* _Your goal_
Look through the lines below and copy each one that includes "primary".

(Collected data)

* * * * *

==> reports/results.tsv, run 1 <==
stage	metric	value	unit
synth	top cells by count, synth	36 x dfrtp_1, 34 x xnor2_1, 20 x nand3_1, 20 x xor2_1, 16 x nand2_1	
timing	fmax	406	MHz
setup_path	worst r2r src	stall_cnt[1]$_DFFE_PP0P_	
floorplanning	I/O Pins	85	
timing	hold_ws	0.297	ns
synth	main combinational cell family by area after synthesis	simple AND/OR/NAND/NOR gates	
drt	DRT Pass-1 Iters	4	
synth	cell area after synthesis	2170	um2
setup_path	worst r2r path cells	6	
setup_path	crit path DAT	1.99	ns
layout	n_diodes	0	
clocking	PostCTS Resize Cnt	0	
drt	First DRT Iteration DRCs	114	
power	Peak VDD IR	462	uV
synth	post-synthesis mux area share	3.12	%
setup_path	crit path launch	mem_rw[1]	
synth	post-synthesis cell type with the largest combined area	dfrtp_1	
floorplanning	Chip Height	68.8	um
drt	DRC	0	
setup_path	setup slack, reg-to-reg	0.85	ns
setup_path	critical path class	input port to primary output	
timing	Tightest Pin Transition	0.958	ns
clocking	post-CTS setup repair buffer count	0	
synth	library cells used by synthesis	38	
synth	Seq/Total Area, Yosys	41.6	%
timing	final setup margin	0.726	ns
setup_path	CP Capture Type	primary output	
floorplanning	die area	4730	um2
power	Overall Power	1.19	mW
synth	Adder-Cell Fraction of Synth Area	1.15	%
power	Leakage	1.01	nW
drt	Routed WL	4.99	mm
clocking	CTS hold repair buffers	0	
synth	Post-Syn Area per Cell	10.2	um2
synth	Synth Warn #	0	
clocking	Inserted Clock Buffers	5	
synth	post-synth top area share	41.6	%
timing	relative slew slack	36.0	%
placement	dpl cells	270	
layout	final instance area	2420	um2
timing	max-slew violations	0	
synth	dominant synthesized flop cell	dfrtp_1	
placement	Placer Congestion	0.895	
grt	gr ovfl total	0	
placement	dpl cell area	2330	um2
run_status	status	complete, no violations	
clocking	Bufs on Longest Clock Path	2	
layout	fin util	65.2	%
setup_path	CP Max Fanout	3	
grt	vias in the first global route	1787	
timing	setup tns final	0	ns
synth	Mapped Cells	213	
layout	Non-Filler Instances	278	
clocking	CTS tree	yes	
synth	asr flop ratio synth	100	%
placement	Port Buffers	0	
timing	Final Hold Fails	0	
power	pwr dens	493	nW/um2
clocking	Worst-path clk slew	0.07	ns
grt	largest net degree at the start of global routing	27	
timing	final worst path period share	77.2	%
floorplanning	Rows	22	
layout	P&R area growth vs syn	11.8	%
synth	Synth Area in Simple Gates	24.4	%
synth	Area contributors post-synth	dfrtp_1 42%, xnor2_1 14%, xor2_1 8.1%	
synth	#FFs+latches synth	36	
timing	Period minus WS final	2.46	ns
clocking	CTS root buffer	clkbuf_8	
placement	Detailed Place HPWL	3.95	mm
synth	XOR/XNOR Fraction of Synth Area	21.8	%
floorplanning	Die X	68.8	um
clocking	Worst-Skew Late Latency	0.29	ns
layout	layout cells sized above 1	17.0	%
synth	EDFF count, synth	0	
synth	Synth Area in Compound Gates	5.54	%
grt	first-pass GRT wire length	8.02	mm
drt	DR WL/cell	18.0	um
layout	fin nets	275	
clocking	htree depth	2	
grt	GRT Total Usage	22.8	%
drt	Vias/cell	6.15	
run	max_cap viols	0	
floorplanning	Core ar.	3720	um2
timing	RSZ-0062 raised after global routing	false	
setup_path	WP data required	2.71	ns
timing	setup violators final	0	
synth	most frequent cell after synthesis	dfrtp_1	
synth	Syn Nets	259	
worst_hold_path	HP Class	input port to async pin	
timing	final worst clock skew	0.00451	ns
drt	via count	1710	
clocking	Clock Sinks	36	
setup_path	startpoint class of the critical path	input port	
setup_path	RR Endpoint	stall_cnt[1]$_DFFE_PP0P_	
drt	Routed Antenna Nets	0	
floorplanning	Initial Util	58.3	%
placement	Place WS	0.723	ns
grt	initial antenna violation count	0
$ cat src/rtl/imem_uart_loader_if.sv
// Instruction-BRAM write port bundle.
//   i_wea   : one-cycle write strobe per word
//   i_addr  : word address (ADDR_W bits)
//   i_wdata : 32-bit word to write
// master drives the port (the loader), slave receives it (the BRAM side).
interface imem_uart_loader_if #(
    parameter int unsigned ADDR_W = 10
);
    logic              i_wea;
    logic [ADDR_W-1:0] i_addr;
    logic [31:0]       i_wdata;

    modport master (output i_wea, output i_addr, output i_wdata);
    modport slave  (input  i_wea, input  i_addr, input  i_wdata);
endinterface

$ cat src/rtl/imem_uart_loader.sv
// UART program loader for the core's instruction BRAM.
// Receives a 16-bit big-endian word count followed by big-endian 32-bit words
// over 8N1 UART, writes them to BRAM addresses 0..count-1, and keeps the core
// in reset until the load is complete.
// Ports:
//   clk, rst_n : system clock, asynchronous active-low reset
//   rx         : UART serial input (idle high, LSB first)
//   bram       : BRAM write port (i_wea / i_addr / i_wdata)
//   core_rst_n : low while loading, high once done
//   done       : load complete, sticky until reset
//   led        : {done, ovf_err, frame_err, word_idx[4:0]}
module imem_uart_loader #(
    parameter int unsigned CLKS_PER_BIT = 868,
    parameter int unsigned ADDR_W       = 10
) (
    input  logic                       clk,
    input  logic                       rst_n,
    input  logic                       rx,
    imem_uart_loader_if.master         bram,
    output logic                       core_rst_n,
    output logic                       done,
    output logic [7:0]                 led
);

    localparam int unsigned CNT_W = $clog2(CLKS_PER_BIT);
    localparam int unsigned IDX_W = 17;
    localparam logic [CNT_W-1:0] FULL_M1 = CNT_W'(CLKS_PER_BIT - 1);
    localparam logic [CNT_W-1:0] HALF_M1 = CNT_W'(CLKS_PER_BIT / 2 - 1);

    typedef enum logic [1:0] {RX_IDLE, RX_START, RX_DATA, RX_STOP} rx_state_t;
    typedef enum logic [1:0] {LD_LEN_HI, LD_LEN_LO, LD_DATA, LD_DONE} ld_state_t;

    rx_state_t        rx_state;
    logic             rx_s1, rx_s2, rx_q;
    logic [CNT_W-1:0] clk_cnt;
    logic [2:0]       bit_cnt;
    logic [7:0]       shreg;
    logic             byte_valid;
    logic [7:0]       byte_data;
    logic             frame_err;

    ld_state_t        ld_state;
    logic [15:0]      count;
    logic [IDX_W-1:0] word_idx;
    logic [1:0]       byte_idx;
    logic [23:0]      word_buf;
    logic             ovf_err;

    logic [IDX_W-1:0] idx_next_c;
    logic             last_word_c;
    logic             in_range_c;

    // UART receiver: 2-flop synchronizer, mid-bit sampling, stop-bit check
    always_ff @(posedge clk or negedge rst_n) begin
        if (!rst_n) begin
            rx_s1      <= 1'b1;
            rx_s2      <= 1'b1;
            rx_q       <= 1'b1;
            rx_state   <= RX_IDLE;
            clk_cnt    <= '0;
            bit_cnt    <= '0;
            shreg      <= '0;
            byte_valid <= 1'b0;
            byte_data  <= '0;
            frame_err  <= 1'b0;
        end else begin
            rx_s1      <= rx;
            rx_s2      <= rx_s1;
            rx_q       <= rx_s2;
            byte_valid <= 1'b0;
            case (rx_state)
                RX_IDLE: begin
                    clk_cnt <= '0;
                    bit_cnt <= '0;
                    if (rx_q && !rx_s2) begin
                        rx_state <= RX_START;
                    end
                end
                RX_START: begin
                    if (clk_cnt == HALF_M1) begin
                        clk_cnt  <= '0;
                        // a start bit that is high again by mid-bit was a glitch
                        rx_state <= rx_s2 ? RX_IDLE : RX_DATA;
                    end else begin
                        clk_cnt <= clk_cnt + 1'b1;
                    end
                end
                RX_DATA: begin
                    if (clk_cnt == FULL_M1) begin
                        clk_cnt <= '0;
                        shreg   <= {rx_s2, shreg[7:1]};
                        bit_cnt <= bit_cnt + 1'b1;
                        if (bit_cnt == 3'd7) begin
                            rx_state <= RX_STOP;
                        end
                    end else begin
                        clk_cnt <= clk_cnt + 1'b1;
                    end
                end
                RX_STOP: begin
                    if (clk_cnt == FULL_M1) begin
                        clk_cnt  <= '0;
                        rx_state <= RX_IDLE;
                        if (rx_s2) begin
                            byte_valid <= 1'b1;
                            byte_data  <= shreg;
                        end else begin
                            frame_err <= 1'b1;
                        end
                    end else begin
                        clk_cnt <= clk_cnt + 1'b1;
                    end
                end
                default: rx_state <= RX_IDLE;
            endcase
        end
    end

    assign idx_next_c  = word_idx + 1'b1;
    assign last_word_c = (idx_next_c == IDX_W'(count));
    assign in_range_c  = (word_idx[IDX_W-1:ADDR_W] == '0);

    // Loader: header parse, big-endian word assembly, BRAM write strobe
    always_ff @(posedge clk or negedge rst_n) begin
        if (!rst_n) begin
            ld_state     <= LD_LEN_HI;
            count        <= '0;
            word_idx     <= '0;
            byte_idx     <= '0;
            word_buf     <= '0;
            ovf_err      <= 1'b0;
            done         <= 1'b0;
            core_rst_n   <= 1'b0;
            bram.i_wea   <= 1'b0;
            bram.i_addr  <= '0;
            bram.i_wdata <= '0;
        end else begin
            bram.i_wea <= 1'b0;
            case (ld_state)
                LD_LEN_HI: begin
                    if (byte_valid) begin
                        count[15:8] <= byte_data;
                        ld_state    <= LD_LEN_LO;
                    end
                end
                LD_LEN_LO: begin
                    if (byte_valid) begin
                        count[7:0] <= byte_data;
                        word_idx   <= '0;
                        byte_idx   <= '0;
                        if ({count[15:8], byte_data} == 16'd0) begin
                            // empty program: release the core right away
                            ld_state   <= LD_DONE;
                            done       <= 1'b1;
                            core_rst_n <= 1'b1;
                        end else begin
                            ld_state <= LD_DATA;
                        end
                    end
                end
                LD_DATA: begin
                    if (byte_valid) begin
                        word_buf <= {word_buf[15:0], byte_data};
                        byte_idx <= byte_idx + 1'b1;
                        if (byte_idx == 2'd3) begin
                            // words beyond BRAM depth are consumed but not written
                            if (in_range_c) begin
                                bram.i_wea   <= 1'b1;
                                bram.i_addr  <= word_idx[ADDR_W-1:0];
                                bram.i_wdata <= {word_buf, byte_data};
                            end else begin
                                ovf_err <= 1'b1;
                            end
                            word_idx <= idx_next_c;
                            if (last_word_c) begin
                                ld_state <= LD_DONE;
                            end
                        end
                    end
                end
                LD_DONE: begin
                    done       <= 1'b1;
                    core_rst_n <= 1'b1;
                end
                default: ld_state <= LD_LEN_HI;
            endcase
        end
    end

    assign led = {done, ovf_err, frame_err, word_idx[4:0]};

endmodule

$ cat src/flat_wrapper.sv
// flat-port wrapper written by rule: the top's interface ports become plain ports
module imem_uart_loader_flat 
#(
    parameter int unsigned CLKS_PER_BIT = 868,
    parameter int unsigned ADDR_W       = 10
)
  (clk, rst_n, rx, core_rst_n, done, led, bram_i_wea, bram_i_addr, bram_i_wdata);
  imem_uart_loader_if #(.ADDR_W(ADDR_W)) bram_i ();
  input  logic clk;
  input  logic rst_n;
  input  logic rx;
  output logic core_rst_n;
  output logic done;
  output logic [7:0] led;
  output wire logic [$bits(bram_i.i_wea)-1:0] bram_i_wea;
  output wire logic [$bits(bram_i.i_addr)-1:0] bram_i_addr;
  output wire logic [$bits(bram_i.i_wdata)-1:0] bram_i_wdata;
  assign bram_i_wea = bram_i.i_wea;
  assign bram_i_addr = bram_i.i_addr;
  assign bram_i_wdata = bram_i.i_wdata;
  imem_uart_loader #(.CLKS_PER_BIT(CLKS_PER_BIT), .ADDR_W(ADDR_W)) u_core (.clk(clk), .rst_n(rst_n), .rx(rx), .bram(bram_i), .core_rst_n(core_rst_n), .done(done), .led(led));
endmodule
$ cat config.mk
export PLATFORM = sky130hd
export DESIGN_NAME = imem_uart_loader_flat
export DESIGN_NICKNAME = d
export VERILOG_FILES = /design/src/rtl/imem_uart_loader_if.sv /design/src/rtl/imem_uart_loader.sv /design/src/flat_wrapper.sv
export SDC_FILE = /design/constraint.sdc
export NUM_CORES = 1
export LEC_CHECK = 0
export CORE_MARGIN = 2
export CORE_UTILIZATION = 52
export CTS_CLUSTER_DIAMETER = 150
export DETAILED_ROUTE_END_ITERATION = 16
export GPL_ROUTABILITY_DRIVEN = 0
export PLACE_DENSITY = 0.75
export SLEW_MARGIN = 20
export SYNTH_ARGS = -nofsm -noshare
export SYNTH_HDL_FRONTEND = slang
export SYNTH_SLANG_ARGS = --single-unit
export TNS_END_PERCENT = 5
$ cat constraint.sdc
create_clock -name clk -period 2.3 [get_ports clk]
set_input_delay 0.69 -clock clk [delete_from_list [all_inputs] [get_ports clk]]
set_output_delay 0.69 -clock clk [all_outputs]
set_load 0.02 [all_outputs]
==> results.txt, run 1 <==
The final antenna-violating net count came out at 0. The post-synth net total came out at 587. The worst setup path is captured at a flip-flop. The endpoint identified for the worst register-to-register timing path is u_core.ld_state[1]. The H-tree depth reported by CTS is 4. The port buffer count is 55.

The die covers 13500 sq um. Entering global routing, the biggest net connects 51 pins. The number of antenna violations at the first check in global routing came out at 0. The cell area after synthesis came out at 6548 sq um. The number of enable-type register cells in the synthesized netlist is 0. Relative to the synthesized area, the layout overhead comes to 24.54%. The mean post-synth cell area came out at 11.43 sq um.

Data arrives at the worst endpoint at 2.88 ns. The core outline area came out at 12160 sq um. The clock insertion delay at the later pin of the skew report is 0.42 ns.

The checks that failed: setup timing. The first global-routing pass estimated 23.16 mm of wire. The number of unique standard cell types used by synthesis is 53.

The path depth of the worst reg2reg path is 9. The buffer depth of the longest clock path came out at 2. STA puts the critical path data required time at 2.60 ns.

Yosys printed 0 warnings. For this run, the register share of the synthesized area comes to 54.33%. The run finished, with violations left. The finished cells cover 8154 sq um. The initial core utilization is 53.84%. CTS saw 142 sinks. Dividing the detail-routed wire length by the instance count gives 16.42 microns. Subtracting the final worst setup slack from the clock period gives 2.582 ns. The largest fanout on the critical path came out at 3.

The total iterations of the first detailed-routing run is 5. The setup path with the least slack is of type reg -> reg. The number of global-route vias before repair is 4704. The reg-to-reg setup timing slack is -0.28 ns. For this run, the leading register cell type out of synthesis is sky130_fd_sc_hd__dfrtp_1. The largest voltage drop on the vdd net came out at 0.7874 mV.

The total global routing overflow came out at 0. The areal power density over the cells is 683.2 nW/um^2. The via density per instance is 5.448.

The final setup violation count is 1. In this run the worst setup path begins at u_core.ld_state[0]. During I/O placement, the number of pins put on the boundary was 56.

The layout cell share with drive strength beyond 1 is 26.93%. The root cell of the clock tree is sky130_fd_sc_hd__clkbuf_16. The worst setup path is launched from a flip-flop. For this run, the total global-route usage over all layers was measured as 22.29%. TritonCTS built the clock tree.

The placed cell count came out at 806. For this run, design rule violations remaining after detail routing come to 0. The peak clock frequency supported by timing is 387.3 MHz.

The worst register-to-register path begins at u_core.ld_state[0]. After clock tree synthesis, the clock-pin slew on the worst setup and hold paths is 0.06 ns. The CTS buffer count is 17. The post-synthesis async set-or-reset flop share came out at 100.0%. The via count came out at 4576. The static leakage came out at 4.034 nW. The cell area after placement is 7515 sq um.

The detailed placer's ending HPWL came out at 9.525 mm. The number of nets at the end of the flow is 673. The final wirelength came out at 13.80 mm. The total power consumption of the routed design is 5.571 mW. The number of diodes added for antenna fixing came out at 0.

Headroom to the max-slew limit came out at 61.77%. The synthesis-stage register bit count came out at 142. The worst hold path belongs to the class in -> async.

In this run the worst setup path terminates at u_core.ld_state[1]. The die outline width came out at 116.2 microns. The post-synthesis cell count came out at 573. The number of pins exceeding their max-slew limit in the final report is 0.

The number of hold violations in the final report came out at 0. The filler cell count in the final layout is 901. The detailed router finished its first iteration with 263 violations. The vertical die dimension is 116.2 microns. The final non-filler cell total came out at 840. The setup slack of the critical path after layout is -0.2820 ns. The part of the cycle the worst path needs is 112.3%. Setup repair after global routing could not meet its margin everywhere. In this run the core area contains 40 standard-cell rows.

The number of hold buffers added after cts is 0. Max-cap violations in this run came to 0. The worst setup skew after layout is 0.008899 ns. The slew at the pin closest to its max-slew limit is 0.5682 ns.
-- logic make-up (layout without fill, tap and decap cells) --
kind of cell	Yosys count	in the layout	share of synthesized area [%]
adders and majority gates	11	11	2.102
DFF	142	142	54.33
xor gates and xnor gates	31	31	4.147
and+or+nand+nor	194	194	14.43
AOI/OAI and AO/OA	58	58	6.593
buffers and inverters	52	151	3.917
muxes	85	85	14.49
-- cells in the final DEF (no fill, tap or decap), types with 4 or more instances in the layout --
cell and count:
sky130_fd_sc_hd__buf_6 4, sky130_fd_sc_hd__clkinv_2 6, sky130_fd_sc_hd__mux2i_1 7, sky130_fd_sc_hd__nand2b_1 8, sky130_fd_sc_hd__xor2_1 10, sky130_fd_sc_hd__nand4_1 4, sky130_fd_sc_hd__o21ai_0 11, sky130_fd_sc_hd__nor3_1 14
sky130_fd_sc_hd__or3_1 4, sky130_fd_sc_hd__nor2_1 21, sky130_fd_sc_hd__dfrtp_1 136, sky130_fd_sc_hd__mux2_2 76, sky130_fd_sc_hd__nand3_1 16, sky130_fd_sc_hd__nor4_1 5, sky130_fd_sc_hd__clkdlybuf4s50_1 51, sky130_fd_sc_hd__clkbuf_16 17
sky130_fd_sc_hd__a21o_1 10, sky130_fd_sc_hd__ha_1 11, sky130_fd_sc_hd__buf_4 47, sky130_fd_sc_hd__inv_1 9, sky130_fd_sc_hd__nand2_1 98, sky130_fd_sc_hd__a22o_1 19, sky130_fd_sc_hd__xnor2_1 21
-- repair_timing --
item | in CTS | in global routing
pin swaps | 3 | 4
setup buffers | 2 | 0
resized for setup | 9 | 8
endpoints found under the setup margin | 5 | 44
-- routing by layer --
layer,wire length [microns],global-route usage (%),vias to the layer above
met3,486,4.826,30
li1,-,-,2158
met5,0,0,-
met4,312,9.127,0
met2,6732,35.98,87
met1,6264,29.59,2301
-- cell usage after synthesis (3+ instances only) --
cell,count,share of area (%)
sky130_fd_sc_hd__and2_1,3,0.29
sky130_fd_sc_hd__nor2_1,21,1.2
sky130_fd_sc_hd__mux2_2,76,13
sky130_fd_sc_hd__dfrtp_1,139,53
sky130_fd_sc_hd__buf_4,12,1.4
sky130_fd_sc_hd__nand2_1,98,5.6
sky130_fd_sc_hd__inv_1,10,0.57
sky130_fd_sc_hd__nand3_1,16,1.2
sky130_fd_sc_hd__nand4_1,4,0.38
sky130_fd_sc_hd__nor4_1,7,0.67
sky130_fd_sc_hd__ha_1,11,2.1
sky130_fd_sc_hd__or3_1,4,0.38
sky130_fd_sc_hd__dfstp_2,3,1.2
sky130_fd_sc_hd__xnor2_1,21,2.8
sky130_fd_sc_hd__clkbuf_1,20,1.1
sky130_fd_sc_hd__nor3_1,14,1.1
sky130_fd_sc_hd__a31oi_1,3,0.29
sky130_fd_sc_hd__a21o_1,10,1.1
sky130_fd_sc_hd__xor2_1,10,1.3
sky130_fd_sc_hd__mux2i_1,7,1.1
sky130_fd_sc_hd__buf_2,7,0.54
sky130_fd_sc_hd__nand2b_1,8,0.76
sky130_fd_sc_hd__a22o_1,19,2.5
sky130_fd_sc_hd__o21ai_0,11,0.84
-- power breakdown --
part | leakage (nW) | internal (mW) | switching, mW
Clock | 0.294 | 1.68 | 1.03
Combinational | 1.78 | 0.0929 | 0.145
Sequential | 1.96 | 2.54 | 0.0764
-- registers in the layout, summed over array words and instances, names as in the netlist, 8 cells and up, named ones only --
| signal | flops |
|---|---|
| u_core.clk_cnt | 10 |
| u_core.bram.i_addr | 10 |
| u_core.word_buf | 24 |
| u_core.bram.i_wdata | 32 |
| u_core.word_idx | 17 |
| u_core.byte_data | 8 |
| u_core.shreg | 8 |
| u_core.count | 16 |
-- area by class of cell --
type / instances / area [sq um] / share of cell area (%)
Sequential cell: 142 / 3561 / 43.67
Multi-Input combinational cell: 379 / 2760 / 33.85
Timing Repair Buffer: 108 / 994.7 / 12.20
Clock buffer: 22 / 474.2 / 5.816
Tap cell: 168 / 210.2 / 2.578
Clock inverter: 10 / 111.4 / 1.366
Inverter: 11 / 42.54 / 0.5217
-- worst max-delay path: stages, from the launching register on --
cell                        delay (ns)
sky130_fd_sc_hd__dfrtp_1          0.38
sky130_fd_sc_hd__inv_1            0.08
sky130_fd_sc_hd__ha_1             0.21
sky130_fd_sc_hd__or3_1            0.37
sky130_fd_sc_hd__a31oi_2          0.16
sky130_fd_sc_hd__nand4_1          0.11
sky130_fd_sc_hd__a2111oi_2        0.27
sky130_fd_sc_hd__o2111ai_1        0.21
sky130_fd_sc_hd__o31ai_1          0.31
sky130_fd_sc_hd__mux2_1           0.37
-- worst min-delay path by stage --
stage                       from                       to  slack [ns]  cells after the start
floorplan           u_core.rx_s1             u_core.rx_s2        0.35                      0
global placement    u_core.rx_s1             u_core.rx_s2        0.35                      0
detailed placement  u_core.rx_s1             u_core.rx_s2        0.35                      0
CTS                        rst_n  u_core.bram.i_wdata[20]        0.22                      1
global route               rst_n  u_core.bram.i_wdata[20]        0.24                      1
finish                     rst_n  u_core.bram.i_wdata[20]        0.21                      1
-- per-stage QoR --
step	hold slack, ns	setup WS (ns)	util [%]	TNS, ns
4_1_cts	0.2207	-0.2517	66.78	-0.2517
3_3_place_gp	0.3482	-0.1981	61.79	-0.1981
5_1_grt	0.2365	-0.3943	67.05	-0.4310
6_report	0.2075	-0.2820	67.05	-0.2820
2_1_floorplan	0.3452	-0.1296	-	-0.1296
3_5_place_dp	0.3468	-0.2888	61.79	-0.2888
Note: power is estimated with default switching activity, not from simulation.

* * * * *

* _Expected answer_
setup_path	critical path class	input port to primary output	
setup_path	CP Capture Type	primary output	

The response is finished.